200:最小モデルでファットボディーのフローティング・シャローランナー
   個人的には最も好きなモデル
   どちらかといえばミノーというよりもクランクベイトに近い
   大型のブルーギルを乱獲できるランカーキラーでもある
   全長2inch、重量1/8oz

250:最軽量モデルで反則に近い釣れっぷりを誇る、フローティング・シャローランナー
   小さいベイトフィッシュにしか反応しないときにはこれの出番
   スピニングかスピンキャストでなければ投げられないが、最も小技を利かせられる
   全長2.5inch、重量1/10oz

270:2012年1月22日付で追加されたA.C.SHINERS最期の新製品
   250と300の間を埋めるフローティング・シャローランナー
   ウェイトが増して300よりもキャスティングしやすくなっている
   250が使いづらい場合には最善の選択だろう
   全長2-3/4inch、重量1/6oz

280:でこっぱちみたいな面白い扁平造形のフローティング・シャローランナー
   少しアピールが欲しい時に、激しい明滅ロールをする
   これもミノーというよりもクランクベイトに近いアクションをする
   全長2-3/4inch、重量1/5oz

300:A.C.SHINERSを代表する大人気モデル
   説明不要の殿堂入りフローティング・シャローランナー
   数々のランカーを仕留めてきた、A.C.SHINERSのラインナップでも最強ミノー
   全長3inch、重量1/8oz

300Ⅽ:300のヘビーウェイト、ファットモデル
    270の登場により廃番となるが、2020年頃までラインナップに存在していた
    300とは見分けがほぼつかない
    全長3inch、重量1/6oz  

375:ラパラのF9サイズのフローティング・シャローランナー
   明らかにラパラF9よりも飛び、こちらの方が優れていると誰にでも理解しやすい
   全長3-3/4inch、重量1/4oz

450:自身のフェイバリットルアーとなっているフローティング・シャローランナー
   初期タイプはスリムだったが、晩年のモデルはややファットな印象
   全長4-1/2inch、重量1/4oz

550:バルサウッドシリーズ最大サイズのフローティング・シャローランナー
   バスプロの間でも愛用者が多いランカーキラーとして有名
   全長5-1/2inch、重量1/3oz

00:非常に人気の高い、フローティング・ミディアムランナーのバルサクランク
  これさえあれば高額なオリジナル「BIG-O」や「BALSA B3」は不要
  全長4inch、重量1/2oz


シダーウッドルアーに関してはトップウォーターシリーズと、頑強なヘビーデューティーモデルという印象が強い。
バルサでは投げづらいシチュエーションで、シダーウッドのモデルを使うのが正解のようだ。
基本的にはバルサミノーモデルと対になっている製品(202=200、262=250&270、292(廃番)=280、302=300、402=375&450、552=550、001=00)が多いが、675だけはビッグベイトっぽいウェイキングミノーという変わり種。
 ちなみに末尾3ナンバーはトップウォーターモデルで、シングルスイッシャーの303、403、ダブルスイッシャーの203、363がある。
 363は横倒しになって浮いているというコンセプトが面白い。
 ちなみに丸ペラの203と363がお気に入り。

A.C.SHINERSのカラーパターンは、最初の2色展開から最終的に20種類となった。

 古いカタログにあった13種の他に、



3色増えて16色に。

 2013年12月7日カタログにピンクとシルバーライニング(シルバーにピンクのバックとベリー)が追加されて18色。

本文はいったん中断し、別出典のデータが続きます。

This is an optimization exercise on Yosys and OpenROAD, whose aim is small area, not a production implementation.
In this exercise RTL edits were held to simulation tests only and were not proved equivalent to the original.
Power is estimated from default activity; no workload was simulated.

==> inputs of wip/fjord <==
==> flow/design.v <==
package fix_pkg;
	typedef logic [4*8-1:0] fix_tag_t;
	typedef logic [32*8-1:0] fix_value_t;
	typedef logic [5:0] fix_len_t;
	typedef enum logic [1:0] {
		kind_tag   = 2'd0,
		kind_sep   = 2'd1,
		kind_value = 2'd2,
		kind_end   = 2'd3
	} fix_byte_kind_e;
endpackage
`timescale 1ns/1ps
module fix_parser_top (
	input  logic         clk,
	input  logic         rst,
	input  logic [7:0]   byte_i,
	input  logic         byte_valid_i,
	output logic         field_valid_o,
	output logic [31:0]  tag_o,
	output logic [255:0] value_o,
	output logic [5:0]   value_len_o,
	output logic         overflow_o,
	output logic         start_of_header_o,
	output logic         end_of_body_o,
	output logic         msg_done_o,
	output logic         checksum_ok_o,
	output logic [7:0]   checksum_calc_o,
	output logic [7:0]   checksum_recv_o
);
	logic [7:0] lex_byte;
	logic       lex_strobe;
	logic       value_mode;
	always_ff @(posedge clk) begin
		lex_byte <= byte_i;
		lex_strobe <= byte_valid_i && !rst;
	end
	logic act;
	logic is_soh;
	logic is_eq;
	logic tag_char;
	logic val_char;
	assign act = lex_strobe && !rst;
	assign is_soh = (lex_byte == 8'h01);
	assign is_eq = (lex_byte == 8'h3D);
	assign tag_char = act && !is_soh && !value_mode && !is_eq;
	assign val_char = act && !is_soh && value_mode;
	always_ff @(posedge clk) begin
		if (rst) begin
			value_mode <= 1'b0;
		end else if (lex_strobe) begin
			if (is_soh) begin
				value_mode <= 1'b0;
			end else if (is_eq) begin
				value_mode <= 1'b1;
			end
		end
	end
	logic clr;
	assign clr = field_valid_o || rst;
	always_ff @(posedge clk) begin
		if (tag_char) begin
			tag_o <= {clr ? 24'd0 : tag_o[23:0], lex_byte};
		end else if (clr) begin
			tag_o <= '0;
		end
	end
	logic [7:0] wr_data;
	assign wr_data = clr ? 8'd0 : lex_byte;
	always_ff @(posedge clk) begin
		for (int i = 0; i < 32; i++) begin
			if (clr || (val_char && !value_len_o[5] && value_len_o[4:0] == 5'(i))) begin
				value_o[8*i +: 8] <= wr_data;
			end
		end
	end
	always_ff @(posedge clk) begin
		if (clr) begin
			value_len_o <= '0;
			overflow_o <= 1'b0;
		end else if (val_char) begin
			if (value_len_o[5]) begin
				overflow_o <= 1'b1;
			end else begin
				value_len_o <= value_len_o + 6'd1;
			end
		end
	end
	logic tag_hdr;
	logic tag_trl;
	assign tag_hdr = (tag_o == 32'h00000038);
	assign tag_trl = (tag_o == 32'h00003130);
	always_ff @(posedge clk) begin
		field_valid_o <= act && is_soh;
		msg_done_o <= field_valid_o && tag_trl && !rst;
	end
	assign start_of_header_o = field_valid_o && tag_hdr;
	assign end_of_body_o = field_valid_o && tag_trl;
	logic [7:0] field_sum;
	logic [7:0] total;
	always_ff @(posedge clk) begin
		if (rst) begin
			field_sum <= 8'd1;
			total <= '0;
		end else if (lex_strobe) begin
			if (is_soh) begin
				field_sum <= 8'd1;
				if (field_valid_o || !tag_trl) begin
					total <= (tag_hdr && !field_valid_o) ? field_sum : total + field_sum;
				end
			end else begin
				field_sum <= field_sum + lex_byte;
			end
		end
	end
	assign checksum_calc_o = total - {7'd0, field_valid_o};
	logic [3:0]  d0;
	logic [3:0]  d1;
	logic [3:0]  d2;
	logic        digits_ok;
	logic [10:0] recv_num;
	assign d0 = value_o[3:0];
	assign d1 = value_o[11:8];
	assign d2 = value_o[19:16];
	assign digits_ok = (value_len_o == 6'd3) &&
		(value_o[7:4] == 4'h3) && (d0 < 4'd10) &&
		(value_o[15:12] == 4'h3) && (d1 < 4'd10) &&
		(value_o[23:20] == 4'h3) && (d2 < 4'd10);
	assign recv_num = 11'(d0) * 11'd100 + 11'(d1) * 11'd10 + 11'(d2);
	always_ff @(posedge clk) begin
		checksum_recv_o <= recv_num[7:0];
		checksum_ok_o <= digits_ok && (recv_num == {3'b000, total});
	end
endmodule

 2019年9月にB&B(ブラック&ブルー)が発売されて19色に。


 2021年11月28日に最期のカラーとなった、オレンジバック/ゴールド/オレンジベリー

 最終カラーは全てのモデルに採用されたわけではなかったようだが、手に入れておくべきだったなと、今更ながら後悔している。

 A.C.SHINERSのルアーはもはや海外のオークションサイトでないと手に入れることは出来ない。
 創業者であるアーサー氏の逝去によって、事業を継続することなく廃業するという潔い選択をした、シュルタイズ家とA.C.SHINERSのスタッフに最大の感謝と、アーサー氏への哀悼の誠を捧げたい。